(Stored items)
***

This design comes from an exercise in tuning for small area and a short achievable clock period on the open sky130 flow, not from production work. Power is estimated from default activity; no workload was simulated.

==> build 20: inputs <==
## exec_stage
module exec_stage (
    input  logic            clk,
    input  logic            rst_i,
    input  logic [411:0]    issue_i,
    input  logic [65:0]     bypass_a_i,
    input  logic [65:0]     bypass_b_i,
    output logic [285:0]    result_o,
    output logic            redirect_o,
    output exec_pkg::word_t redirect_pc_o,
    output logic            branch_cond_o
);
==> flow/config.mk <==
export PLATFORM = sky130hd
export DESIGN_NAME = exec_stage
export DESIGN_NICKNAME = exec_stage
export VERILOG_FILES = /design/flow/design.v
export SDC_FILE = /design/flow/constraint.sdc
export NUM_CORES = 4
export LEC_CHECK = 0
export CAP_MARGIN = 20
export CORE_MARGIN = 2
export CORE_UTILIZATION = 40
export SETUP_SLACK_MARGIN = 3.0
export SLEW_MARGIN = 20
==> flow/constraint.sdc <==
create_clock -name core_clock -period 6.0 [get_ports {clk}]
set_input_delay 1.2000 -clock core_clock [delete_from_list [all_inputs] [get_ports {clk}]]
set_output_delay 1.2000 -clock core_clock [all_outputs]
set_load 0.01 [all_outputs]
standard.sh (not shown) runs the stock make flow with config.mk's settings and CLKGATE_MAP_FILE= SYNTH_SCRIPT=/design/flow/synth_recipe.tcl, a recipe that flattens the netlist after the stock synthesis.
==> flow/flow/run.sh <==
#!/bin/bash
# Standard layout, with plain buffers (not delay cells) on the ports.
cp standard.sh standard_sh.txt
export BUFFER_PORTS_ARGS="-buffer_cell sky130_fd_sc_hd__buf_1"
bash standard.sh > standard.log 2>&1
==> trial 69 (differences from build 20) <==
SETUP_SLACK_MARGIN = 0.2   (was 3.0)
==> build 37 (differences from build 20) <==
ABC_AREA = 1   (was unset)
SETUP_SLACK_MARGIN = 0.2   (was 3.0)
==> run summary <==
metric                                                                  build 20                 build 37                 trial 69
Placed cell areas                                                    34400 sq um              34300 sq um              33900 sq um
Buffers, non-clock                                                          1224                      989                     1002
Starting utilization of the core area                                      40.5%                    40.5%                    40.5%
Post-detailed-placement half-perimeter wirelength                      112000 um                130000 um                117000 um
Clock-cell share of area                                                   3.04%                    3.94%                    3.50%
Multiplexer fraction of the synthesized cell area                          19.6%                   0.448%                    19.6%
Clock network power share                                                  24.8%                    30.9%                    27.2%
Cell type of the slowest stage on the worst timing path                   nor4_1                  o21ai_1                a2111oi_0
Resize count post-CTS                                                        506                        0                        0
Required time of the critical path                                       6470 ps                  6440 ps                  6420 ps
Non-filler instance count after layout                                      5521                     6781                     5302
GR Util met3                                                               8.42%                    6.52%                    9.14%
Proportion of power drawn by flip-flops and latches                        24.5%                    28.0%                    28.0%
Number of clock buffer instances in the layout                                50                       50                       53
Post-Synth Simple-Gate Area                                                13.3%                    30.9%                    13.3%
Run status                                               complete, no violations  complete, no violations  complete, no violations
Seq area share                                                             15.2%                    17.9%                    18.2%
Sum of internal, switching and leakage power                             9740 uW                  8520 uW                  8540 uW
No run of this note included a check of the RTL's function; only the layout flow was run.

***

**YOUR INSTRUCTIONS:**
Once you find the line with "Multiplexer fraction of" in the entries above, output it and each line after it up to and including the line with "Seq area share", and nothing else.

**RESULT OF THIS TASK:**
Multiplexer fraction of the synthesized cell area                          19.6%                   0.448%                    19.6%
Clock network power share                                                  24.8%                    30.9%                    27.2%
Cell type of the slowest stage on the worst timing path                   nor4_1                  o21ai_1                a2111oi_0
Resize count post-CTS                                                        506                        0                        0
Required time of the critical path                                       6470 ps                  6440 ps                  6420 ps
Non-filler instance count after layout                                      5521                     6781                     5302
GR Util met3                                                               8.42%                    6.52%                    9.14%
Proportion of power drawn by flip-flops and latches                        24.5%                    28.0%                    28.0%
Number of clock buffer instances in the layout                                50                       50                       53
Post-Synth Simple-Gate Area                                                13.3%                    30.9%                    13.3%
Run status                                               complete, no violations  complete, no violations  complete, no violations
Seq area share                                                             15.2%                    17.9%                    18.2%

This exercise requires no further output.